Where in the data below does the word "instances" appear? Copy every line that has it.

──────── RECORDS TO USE

`src/rtl/keypad_scan_sequencer.sv`:
```
// keypad_scan_sequencer: one FSM that strobes the 4x4 keypad rows,
// synchronizes and debounces the columns, and pulses once per accepted key.
module keypad_scan_sequencer #(
    parameter int SETTLE_CYCLES   = 8,
    parameter int DEBOUNCE_CYCLES = 60000
) (
    input  logic       clk,
    input  logic       rst_n,
    output logic [3:0] row,
    input  logic [3:0] col,
    output logic       key_valid,
    output logic [3:0] key_row,
    output logic [3:0] key_col,
    output logic       key_held,
    output logic       scan_active
);

    localparam int CW = $clog2(DEBOUNCE_CYCLES + 1);

    localparam logic [CW-1:0] SETTLE_LAST   = CW'(SETTLE_CYCLES - 1);
    localparam logic [CW-1:0] DEBOUNCE_LAST = CW'(DEBOUNCE_CYCLES - 1);

    typedef enum logic [1:0] {
        S_SCAN,
        S_DEBOUNCE,
        S_HELD,
        S_RELEASE
    } state_t;

    state_t        state_q;
    logic [1:0]    row_ptr_q;
    logic [3:0]    row_q;
    logic [CW-1:0] cnt_q;
    logic [3:0]    sync1_q;
    logic [3:0]    sync2_q;
    logic [3:0]    cap_col_q;
    logic [1:0]    cap_row_q;
    logic          key_valid_q;
    logic [3:0]    key_row_q;
    logic [3:0]    key_col_q;
    logic          key_held_q;
    logic          scan_active_q;

    logic [3:0]    col_low_d;
    logic          one_low_d;
    logic          cap_match_d;
    logic          cap_high_d;

    // Column decode of the synchronized (active-low) inputs.
    always_comb begin
        col_low_d   = ~sync2_q;
        one_low_d   = (col_low_d != 4'd0) &&
                      ((col_low_d & (col_low_d - 4'd1)) == 4'd0);
        cap_match_d = (col_low_d == cap_col_q);
        cap_high_d  = |(sync2_q & cap_col_q);
    end

    // Two-flop synchronizer; idle columns read high (pull-ups).
    always_ff @(posedge clk) begin
        if (!rst_n) begin
            sync1_q <= 4'hF;
            sync2_q <= 4'hF;
        end else begin
            sync1_q <= col;
            sync2_q <= sync1_q;
        end
    end

    // Scan / debounce / hold / release sequencer with registered outputs.
    always_ff @(posedge clk) begin
        if (!rst_n) begin
            state_q       <= S_SCAN;
            row_ptr_q     <= 2'd0;
            row_q         <= 4'b1110;
            cnt_q         <= '0;
            cap_col_q     <= 4'd0;
            cap_row_q     <= 2'd0;
            key_valid_q   <= 1'b0;
            key_row_q     <= 4'd0;
            key_col_q     <= 4'd0;
            key_held_q    <= 1'b0;
            scan_active_q <= 1'b1;
        end else begin
            key_valid_q <= 1'b0;
            unique case (state_q)
                S_SCAN: begin
                    if (cnt_q == SETTLE_LAST) begin
                        cnt_q <= '0;
                        if (one_low_d) begin
                            cap_col_q     <= col_low_d;
                            cap_row_q     <= row_ptr_q;
                            state_q       <= S_DEBOUNCE;
                            scan_active_q <= 1'b0;
                        end else begin
                            row_ptr_q <= row_ptr_q + 2'd1;
                            row_q     <= {row_q[2:0], row_q[3]};
                        end
                    end else begin
                        cnt_q <= cnt_q + CW'(1);
                    end
                end
                S_DEBOUNCE: begin
                    if (!cap_match_d) begin
                        state_q       <= S_SCAN;
                        cnt_q         <= '0;
                        row_ptr_q     <= row_ptr_q + 2'd1;
                        row_q         <= {row_q[2:0], row_q[3]};
                        scan_active_q <= 1'b1;
                    end else if (cnt_q == DEBOUNCE_LAST) begin
                        state_q     <= S_HELD;
                        cnt_q       <= '0;
                        key_valid_q <= 1'b1;
                        key_row_q   <= 4'b0001 << cap_row_q;
                        key_col_q   <= cap_col_q;
                        key_held_q  <= 1'b1;
                    end else begin
                        cnt_q <= cnt_q + CW'(1);
                    end
                end
                S_HELD: begin
                    if (cap_high_d) begin
                        state_q <= S_RELEASE;
                        cnt_q   <= '0;
                    end
                end
                S_RELEASE: begin
                    if (!cap_high_d) begin
                        state_q <= S_HELD;
                        cnt_q   <= '0;
                    end else if (cnt_q == DEBOUNCE_LAST) begin
                        state_q       <= S_SCAN;
                        cnt_q         <= '0;
                        row_ptr_q     <= row_ptr_q + 2'd1;
                        row_q         <= {row_q[2:0], row_q[3]};
                        key_held_q    <= 1'b0;
                        scan_active_q <= 1'b1;
                    end else begin
                        cnt_q <= cnt_q + CW'(1);
                    end
                end
                default: begin
                    state_q       <= S_SCAN;
                    cnt_q         <= '0;
                    scan_active_q <= 1'b1;
                end
            endcase
        end
    end

    assign row         = row_q;
    assign key_valid   = key_valid_q;
    assign key_row     = key_row_q;
    assign key_col     = key_col_q;
    assign key_held    = key_held_q;
    assign scan_active = scan_active_q;

endmodule

```
`config.mk`:
```
export PLATFORM = sky130hd
export DESIGN_NAME = mem_access_ctrl
export DESIGN_NICKNAME = d
export VERILOG_FILES = /design/src/rtl/mem_ctrl_pkg.sv /design/src/rtl/mem_lane_unit.sv /design/src/rtl/mem_access_ctrl.sv
export SDC_FILE = /design/constraint.sdc
export NUM_CORES = 1
export LEC_CHECK = 0
export BUFFER_PORTS_ARGS = -buffer_cell sky130_fd_sc_hd__buf_2
export CORE_MARGIN = 5
export CORE_UTILIZATION = 30
export DETAILED_ROUTE_END_ITERATION = 12
export GPL_TIMING_DRIVEN = 0
export MAX_ROUTING_LAYER = met4
export PLACE_DENSITY = 0.49
export SLEW_MARGIN = 20
export SYNTH_ARGS = -nofsm -noshare
export SYNTH_HDL_FRONTEND = slang
export SYNTH_SLANG_ARGS = --single-unit
```
`constraint.sdc`:
```
create_clock -name clk -period 3.8 [get_ports clk]
set_clock_uncertainty 0.1 [all_clocks]
set_input_delay 0.19 -clock clk [delete_from_list [all_inputs] [get_ports clk]]
set_output_delay 0.19 -clock clk [all_outputs]
set_load 0.1 [all_outputs]
```
`src/rtl/mem_ctrl_pkg.sv`:
```
// -----------------------------------------------------------------------------
// mem_ctrl_pkg
// Shared definitions for the data-memory access controller:
//   - access size encodings (SZ_BYTE / SZ_HALF / SZ_WORD / SZ_RSVD)
//   - controller state enum mac_state_t
//   - legal bounds of the read-latency parameter and the wait-counter width
//   - helpers: size normalisation and misalignment detection
// -----------------------------------------------------------------------------
package mem_ctrl_pkg;

    localparam logic [1:0] SZ_BYTE = 2'b00;
    localparam logic [1:0] SZ_HALF = 2'b01;
    localparam logic [1:0] SZ_WORD = 2'b10;
    localparam logic [1:0] SZ_RSVD = 2'b11;

    localparam int RD_LAT_MIN = 1;
    localparam int RD_LAT_MAX = 4;
    localparam int CNT_W      = 3;   // holds RD_LAT_MAX

    typedef enum logic [2:0] {
        ST_IDLE  = 3'd0,
        ST_READ  = 3'd1,
        ST_WAIT  = 3'd2,
        ST_WRITE = 3'd3,
        ST_DONE  = 3'd4
    } mac_state_t;

    // The reserved encoding behaves exactly like a word access.
    function automatic logic [1:0] norm_size(input logic [1:0] size);
        return (size == SZ_RSVD) ? SZ_WORD : size;
    endfunction

    // Halfwords need addr[0] clear; words (and reserved) need addr[1:0] clear.
    function automatic logic is_misaligned(input logic [1:0] size, input logic [1:0] off);
        return ((size == SZ_HALF) && off[0]) || (size[1] && (off != 2'b00));
    endfunction

endpackage

```
`src/rtl/mem_lane_unit.sv`:
```
// -----------------------------------------------------------------------------
// mem_lane_unit
// Purely combinational little-endian byte-lane logic.
// Ports:
//   size       in  2   normalised access size (never SZ_RSVD)
//   sign_ext   in  1   1 = sign-extend sub-word loads, 0 = zero-extend
//   offset     in  2   byte offset addr[1:0]
//   word       in  32  word captured from memory
//   wdata      in  32  right-justified store data
//   load_data  out 32  extracted and extended load result
//   store_word out 32  memory word with addressed lane(s) replaced
// Halfword lanes use offset[1] only; word accesses ignore the offset.
// -----------------------------------------------------------------------------
module mem_lane_unit
    import mem_ctrl_pkg::*;
(
    input  logic [1:0]  size,
    input  logic        sign_ext,
    input  logic [1:0]  offset,
    input  logic [31:0] word,
    input  logic [31:0] wdata,
    output logic [31:0] load_data,
    output logic [31:0] store_word
);

    function automatic logic [31:0] extract(input logic [1:0]  sz,
                                            input logic        sx,
                                            input logic [1:0]  off,
                                            input logic [31:0] w);
        logic [7:0]  b;
        logic [15:0] h;
        logic [31:0] r;
        // NOTE: every local gets a value on every path before use, so the
        // combinational result never has to remember an old value (no latch).
        b = w[{off, 3'b000} +: 8];
        h = off[1] ? w[31:16] : w[15:0];
        r = w;
        case (sz)
            SZ_BYTE: r = {{24{sx & b[7]}}, b};
            SZ_HALF: r = {{16{sx & h[15]}}, h};
            default: r = w;
        endcase
        return r;
    endfunction

    function automatic logic [31:0] merge(input logic [1:0]  sz,
                                          input logic [1:0]  off,
                                          input logic [31:0] w,
                                          input logic [31:0] d);
        logic [31:0] m;
        m = w;
        case (sz)
            SZ_BYTE: m[{off, 3'b000} +: 8] = d[7:0];
            SZ_HALF: begin
                if (off[1]) m[31:16] = d[15:0];
                else        m[15:0]  = d[15:0];
            end
            default: m = d;
        endcase
        return m;
    endfunction

    assign load_data  = extract(size, sign_ext, offset, word);
    assign store_word = merge(size, offset, word, wdata);

endmodule

```
`src/rtl/mem_access_ctrl.sv`:
```
// -----------------------------------------------------------------------------
// mem_access_ctrl
// Multi-cycle controller between the CPU MEM stage and a word-only synchronous
// data RAM. Sequences byte/half/word loads (lane extract + sign/zero extend)
// and stores (sub-word stores as read-modify-write).
// Parameter:
//   RD_LAT     cycles from the mem_rd cycle to mem_rdata valid (1..4)
// Ports:
//   clk, rst          clock, synchronous active-high reset
//   req, we, size     access request (sampled in IDLE only), store flag, size
//   sign_ext          sub-word load extension select
//   addr, wdata       byte address, right-justified store data
//   busy, done        controller active, one-cycle completion pulse
//   rdata             load result, held until the next load completes
//   addr_err          one-cycle misalignment pulse (alongside done)
//   mem_addr          word address addr[31:2]
//   mem_rd, mem_wr    one-cycle read / write strobes
//   mem_wdata         write word
//   mem_rdata         read word from RAM
// Build option:
//   MEM_ALIGN_CHECK_EN  when defined, misaligned halfword/word requests go
//                       straight to DONE with addr_err and no memory strobe;
//                       otherwise offending low address bits are ignored and
//                       addr_err is tied low.
// -----------------------------------------------------------------------------
module mem_access_ctrl
    import mem_ctrl_pkg::*;
#(
    parameter int RD_LAT = 1
) (
    input  logic        clk,
    input  logic        rst,
    input  logic        req,
    input  logic        we,
    input  logic [1:0]  size,
    input  logic        sign_ext,
    input  logic [31:0] addr,
    input  logic [31:0] wdata,
    output logic        busy,
    output logic        done,
    output logic [31:0] rdata,
    output logic        addr_err,
    output logic [29:0] mem_addr,
    output logic        mem_rd,
    output logic        mem_wr,
    output logic [31:0] mem_wdata,
    input  logic [31:0] mem_rdata
);

    // Out-of-range latencies are clamped to the supported window.
    localparam int LAT = (RD_LAT < RD_LAT_MIN) ? RD_LAT_MIN :
                         (RD_LAT > RD_LAT_MAX) ? RD_LAT_MAX : RD_LAT;
    localparam logic [CNT_W-1:0] LAT_CNT = CNT_W'(LAT);
    localparam logic [CNT_W-1:0] CNT_ONE = CNT_W'(1);

    mac_state_t       state;
    logic [CNT_W-1:0] cnt;
    logic             we_q;
    logic [1:0]       size_q;     // normalised, never SZ_RSVD
    logic             sx_q;
    logic [31:0]      addr_q;
    logic [31:0]      wdata_q;
    logic [31:0]      data_q;     // word captured from the RAM
    logic [31:0]      rdata_q;
    logic             err_q;      // current access was rejected as misaligned

    logic             misaligned;
    logic             load_done;
    logic [31:0]      load_data;
    logic [31:0]      store_word;

`ifdef MEM_ALIGN_CHECK_EN
    assign misaligned = is_misaligned(size, addr[1:0]);
    assign addr_err   = (state == ST_DONE) && err_q;
`else
    assign misaligned = 1'b0;
    assign addr_err   = 1'b0;
`endif

    mem_lane_unit u_lane (
        .size       (size_q),
        .sign_ext   (sx_q),
        .offset     (addr_q[1:0]),
        .word       (data_q),
        .wdata      (wdata_q),
        .load_data  (load_data),
        .store_word (store_word)
    );

    always_ff @(posedge clk) begin
        // NOTE: non-blocking assignments throughout the clocked block so every
        // register samples the values present before the edge.
        if (rst) begin
            state   <= ST_IDLE;
            cnt     <= '0;
            we_q    <= 1'b0;
            size_q  <= SZ_BYTE;
            sx_q    <= 1'b0;
            addr_q  <= '0;
            wdata_q <= '0;
            data_q  <= '0;
            rdata_q <= '0;
            err_q   <= 1'b0;
        end else begin
            case (state)
                ST_IDLE: begin
                    if (req) begin
                        we_q    <= we;
                        size_q  <= norm_size(size);
                        sx_q    <= sign_ext;
                        addr_q  <= addr;
                        wdata_q <= wdata;
                        err_q   <= misaligned;
                        if (misaligned)
                            state <= ST_DONE;
                        else if (we && (norm_size(size) == SZ_WORD))
                            state <= ST_WRITE;   // full word: no read needed
                        else
                            state <= ST_READ;
                    end
                end
                ST_READ: begin
                    cnt   <= LAT_CNT;
                    state <= ST_WAIT;
                end
                ST_WAIT: begin
                    cnt <= cnt - CNT_ONE;
                    // Count of one means mem_rdata is valid in this cycle.
                    if (cnt == CNT_ONE) begin
                        data_q <= mem_rdata;
                        state  <= we_q ? ST_WRITE : ST_DONE;
                    end
                end
                ST_WRITE: state <= ST_DONE;
                ST_DONE: begin
                    if (load_done) rdata_q <= load_data;
                    state <= ST_IDLE;
                end
                default: state <= ST_IDLE;
            endcase
        end
    end

    assign busy      = (state != ST_IDLE);
    assign done      = (state == ST_DONE);
    assign mem_rd    = (state == ST_READ);
    // WRITE decodes combinationally; gating with rst stops a partial write.
    assign mem_wr    = (state == ST_WRITE) && !rst;
    assign mem_addr  = addr_q[31:2];
    assign mem_wdata = store_word;

    // The result is presented in the DONE cycle itself and held afterwards.
    assign load_done = done && !we_q && !err_q;
    assign rdata     = load_done ? load_data : rdata_q;

endmodule

```
After elaboration in Yosys (flattened, before gate mapping)
Index checks and enable logic that the tools add are counted.
{ "classes": {"n_addsub": 2, "eq_ne": 10, "shifts": 3, "bitwise": 2, "n_mux": 14, "n_reduce_logical": 12} }
{ "op_table": {"columns": ["op", "n"], "rows": [
  ["$pmux W32 S2", 2],
  ["$mux W16", 3],
  ["$bwmux W32", 1],
  ["$mux W32", 1],
  ["$shift A8 B7 Y32 const A", 1],
  ["$shiftx A32 B6 Y8", 1],
  ["$shiftx A8 B7 Y32", 1],
  ["$pmux W3 S4", 1],
  ["$mux W3", 3],
  ["$neg A5 Y7", 1],
  ["$eq A3 B1 Y1 const B", 2],
  ["$eq A3 B2 Y1 const B", 2],
  ["$pmux W3 S2", 1],
  ["$reduce_and A2 Y1", 3],
  ["$eq A2 B2 Y1 const B", 2],
  ["$mux W2", 2],
  ["$ne A2 B2 Y1 const B", 2],
  ["$eq A3 B3 Y1 const B", 1],
  ["$logic_and A1 B1 Y1", 3],
  ["$logic_not A3 Y1", 1],
  ["$reduce_bool A3 Y1", 1],
  ["$sub A3 B1 Y3 const B", 1],
  ["$and A1 B1 Y1", 2],
  ["$eq A2 B1 Y1 const B", 1],
  ["other kinds (3)", 4]
]} }
{ "word_totals": {"regBits": 138, "input_bits": 103, "output_inout_bits": 99} }

Depth between registers and ports, before layout
Gate-level depths: netlist (run 1).
{ "logic_depth": {"ltp_word": 7, "mapped_depth": 10} }

Modules after synthesis
A second synthesis (run 1) with hierarchy kept.
{ "hier_totals": {"hier_cells": 854, "area_unflattened_um2": 7370.8} }
{ "by_module_without_submodules": {"columns": ["mod", "n_inst", "area_each_um2", "cells_each", "seq_area_each_um2"], "rows": [
  ["mem_access_ctrl", 1, 5844.4, 620, 2762.6],
  ["mem_lane_unit", 1, 1526.5, 234, 0.0]
]} }

Least setup slack after synthesis (run 1)
OpenSTA, ideal clock, no wires.
{ "synth_path": {"path_type": "reg-to-output", "start": "reg addr_q[1]", "end": "out mem_wdata[26]", "arrival_time_ns": 4.007, "n_path_buf": 3, "setup_slack_ns": -0.497, "path_stages_with_launch": 10, "path_cell_list": "dfxtp_1 -> buf_2 -> buf_1 -> buf_2 -> inv_1 -> ha_1 -> nor4bb_1 -> nor2b_1 -> a21oi_1 -> o221ai_1"} }
{ "synth_between": {"elab_chain_len": 4, "elab_cells_between_ends": 6, "classes_between": "add/sub (1); shift (2); mux (3)"} }
{ "synth_rtl": {"columns": ["element", "line", "text"], "rows": [
  ["from (decl)", "mem_access_ctrl.sv:61", "logic [31:0] addr_q;"],
  ["from (signal assigned)", "mem_access_ctrl.sv:111", "addr_q <= addr;"],
  ["$neg A5 Y7", "mem_lane_unit.sv:53", "SZ_BYTE: m[{off, 3'b000} +: 8] = d[7:0];"],
  ["$shiftx A8 B7 Y32 / $shift A8 B7 Y32 (equally long branches)", "mem_lane_unit.sv:53", null],
  ["$bwmux W32", "mem_lane_unit.sv:53", null],
  ["$pmux W32 S2 (*)", "mem_lane_unit.sv:52", "case (sz)"],
  ["to (decl)", "mem_access_ctrl.sv:46", "output logic [31:0] mem_wdata,"]
]} }
Mark *: on every way between the ends. The rest lies on a longest branch, timed or not.

Final worst setup path (run 1)
{ "layout_path": {"start": "reg addr_q[1]", "end": "out mem_wdata[20]"} }
The elaborated chain is that of the path after synthesis.

==> impl_metrics.py, run 1 <==
metrics = {
    "worst_hold_path": {
        "min-delay-start": "req",
        "hold_path_class": "input port to register",
        "whs_path_depth": 4,
        "hold-path-endpoint": "state[1]$_SDFFE_PP0P_",
    },
    "synthesis": {
        "ys_ff_latch": 138,
        "netlist.top_cell.by_area": "dfxtp_1",
        "synthCells": 884,
        "synth_top_area_share_pct": 41.2,
        "ys_types": 47,
        "netlist_top_cells_area": "dfxtp_1 41%, nand2_1 13%, a21oi_1 11%, a211oi_1 3.7%, buf_4 3.6%",
        "synth_fp_nets": 994,
        "syn_area_mm2": 0.00670,
        "ys_seq_area_share_pct": 41.2,
        "yosys_warnings": 0,
        "syn_area_per_cell_um2": 7.58,
    },
    "sta": {
        "whs_ns": 0.153,
        "hold_viol": 0,
        "tns_ns": 0,
        "finalMaxSlewViolations": 0,
        "tightest_slew_ns": 1.07,
        "post-route-min-period_ns": 3.58,
        "rsz0062_at_grt": "no",
        "fmax_ghz": 0.279,
        "relSlewSlack_pct": 28.3,
        "timing.final.ws_setup_ns": 0.216,
        "fin_crit_sh_pct": 94.3,
        "setup_viol": 0,
    },
    "critical_path": {
        "endpoint_kind": "output port",
        "path_class": "register to output port",
        "r2r_setup_slack_ns": 1.35,
        "timing.rr.end": "rdata_q[6]$_SDFFE_PP0P_",
        "worst_r2r_path_depth": 6,
        "crit_path_max_fanout": 19,
        "path_cells": "clkbuf_4 > buf_4 > inv_1 > ha_1 > nor4bb_1 > nand3_1 > a21oi_2 > a21o_1 > buf_2",
        "slowest_delay_ns": 0.44,
        "worstPathRequired_ns": 3.51,
        "cp-start-kind": "register",
        "critical_path_arrival_ns": 3.29,
        "rr_startpoint": "state[2]$_SDFFE_PP0P_",
        "critPathSlowestCell": "buf_2",
    },
    "global_route": {
        "track_usage_pct": 20.5,
        "grt_pass1_vias": 7104,
        "grt_overflow_total": 0,
        "antenna_found_initial": 0,
        "grt_max_degree": 20,
        "grt_pass1_wl_um": 40200,
    },
    "finish": {
        "seqCellArea_mm2": 0.00276,
        "nNetsFinal": 1311,
        "fillCellCount": 2328,
        "layout_common_cells": "241 x nand2_1, 209 x buf_2, 146 x a21oi_1",
        "final_common_cell": "nand2_1",
        "drive_above_1_share_pct": 24.6,
        "final_area_mm2": 0.00973,
        "multi_input_area_mm2": 0.00346,
        "final_core_util_pct": 44.4,
        "area_delta_synth_final_pct": 45.1,
        "antenna-diode-count": 0,
    },
    "routing": {
        "post_drt_wl_per_cell_um": 17.5,
        "postRouteAntennaNets": 0,
        "drt-pass1-iter-count": 5,
        "vias": 7194,
        "drcViolationCount": 0,
        "wirelength_um": 26200,
        "vias_per_cell": 4.82,
        "drtIter0Drc": 382,
    },
    "cts": {
        "clkTransAtPathRegs_ns": 0.07,
        "htree_levels": 4,
        "clock_path_buffers": 2,
        "clock_latency_ns": 0.42,
        "cts_tree": "built",
        "cts_inserted_buffers": 17,
        "clock_sinks": 138,
        "clockRootBuffer": "clkbuf_16",
    },
    "floorplanning": {
        "pin_count": 202,
        "floorplan.initialDensity_pct": 30.6,
        "die_y_um": 159,
        "coreArea_mm2": 0.0219,
        "rows": 54,
        "die_area_mm2": 0.0254,
        "fp.dieW_um": 159,
    },
    "place": {
        "portBuffers": 199,
        "placedInstanceArea_mm2": 0.00810,
        "dp_hpwl_um": 19700,
        "gp_congestion": 0.866,
        "dp_slack_ns": -0.140,
    },
    "flow_run": {
        "max-cap-violations": 0,
    },
    "outcome": {
        "outcome": "complete, no violations",
    },
    "power_and_ir_drop": {
        "power_density_mw_per_mm2": 590,
        "leakagePower_nw": 4.14,
        "ir_worst_vdd_v": 0.000320,
    },
}
[cell usage after synthesis, drive strengths merged]
library cell,instances
nor2b,11
a31oi,3
o311ai,2
and2b,4
mux2i,18
nand3,1
a21boi,1
nand2,241
and3b,1
nor3b,2
nand3b,10
o22ai,1
o221ai,8
a22oi,5
a211oi,33
a21oi,147
and3,4
buf,50
or4b,1
o21ai,16
nand2b,19
o21bai,1
nor4,1
o32ai,1
dfxtp,138
nor3,10
nor4bb,2
clkbuf,48
conb,1
nor2,38
or2,4
or3b,1
a221o,1
a22o,20
nor4b,1
inv,10
a21o,12
or3,10
ha,7
[registers in the layout, indices dropped and copies added (netlist names)]
register,cells
we_q,1
size_q,2
sx_q,1
cnt,3
rdata_q,32
addr_q,32
state,3
data_q,32
wdata_q,32
[stage by stage]
step                power, mW  cells
finish                   5.74   1494
global route             5.99   1494
CTS                      5.77   1494
detailed placement       4.01   1363
global placement         4.00   1363
floorplan                3.52    884
[logic make-up after synthesis]
group / share of synthesized area, %
other cells: 0.0559
buf+inv: 8.25
flops: 41.2
fa+ha+maj: 1.31
compound gates: 22.7
mux: 2.69
simple gates: 23.8
[area by class of cell]
type                            instances  share of cell area [%]
Multi-Input combinational cell        638                    35.6
Sequential cell                       138                    28.4
Timing Repair Buffer                  299                    20.6
Buffer                                 97                    5.31
Clock buffer                           17                    4.37
Tap cell                              280                    3.60
Clock inverter                         15                    1.71
Inverter                               10                   0.386
[worst max path at each step]
stage	slack [ns]	from	cells after the start	end
2_1_floorplan	0.14	addr_q[1]$_SDFFE_PP0P_	9	mem_wdata[26]
3_3_place_gp	-0.13	addr_q[1]$_SDFFE_PP0P_	10	mem_wdata[27]
3_5_place_dp	-0.14	addr_q[1]$_SDFFE_PP0P_	10	mem_wdata[27]
4_1_cts	0.17	addr_q[1]$_SDFFE_PP0P_	9	mem_wdata[27]
5_1_grt	0.03	addr_q[1]$_SDFFE_PP0P_	9	mem_wdata[28]
6_report	0.22	addr_q[1]$_SDFFE_PP0P_	9	mem_wdata[20]
[where the power goes]
group | internal, mW | total, mW | switching [mW]
logic | 0.560 | 2.30 | 1.74
registers | 1.61 | 1.76 | 0.152
clock network | 0.979 | 1.68 | 0.699
total | 3.15 | 5.74 | 2.59
[per-layer routing]
metal	part of all wire [%]	GRT usage (%)
met1	45	25.7
met2	49	34.1
met3	3.9	3.52
met4	2.2	5.93
met5	0	-
[timing repair]
item,CTS,global route
setup endpoints to repair,24,5
resized for setup,8,1
hold buffers,100,0
setup buffers,0,0
hold endpoints to repair,100,0
[critical path, delay by kind of cell (launching register included)]
family / cells / cell delay [ns]
flops: 1 / 0.43
fa+ha+maj: 1 / 0.40
compound gates: 2 / 0.59
simple gates: 2 / 0.37
buf+inv: 4 / 1.08
Note: power is estimated with default switching activity, not from simulation.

────────────────

ANSWER BOX
library cell,instances
type                            instances  share of cell area [%]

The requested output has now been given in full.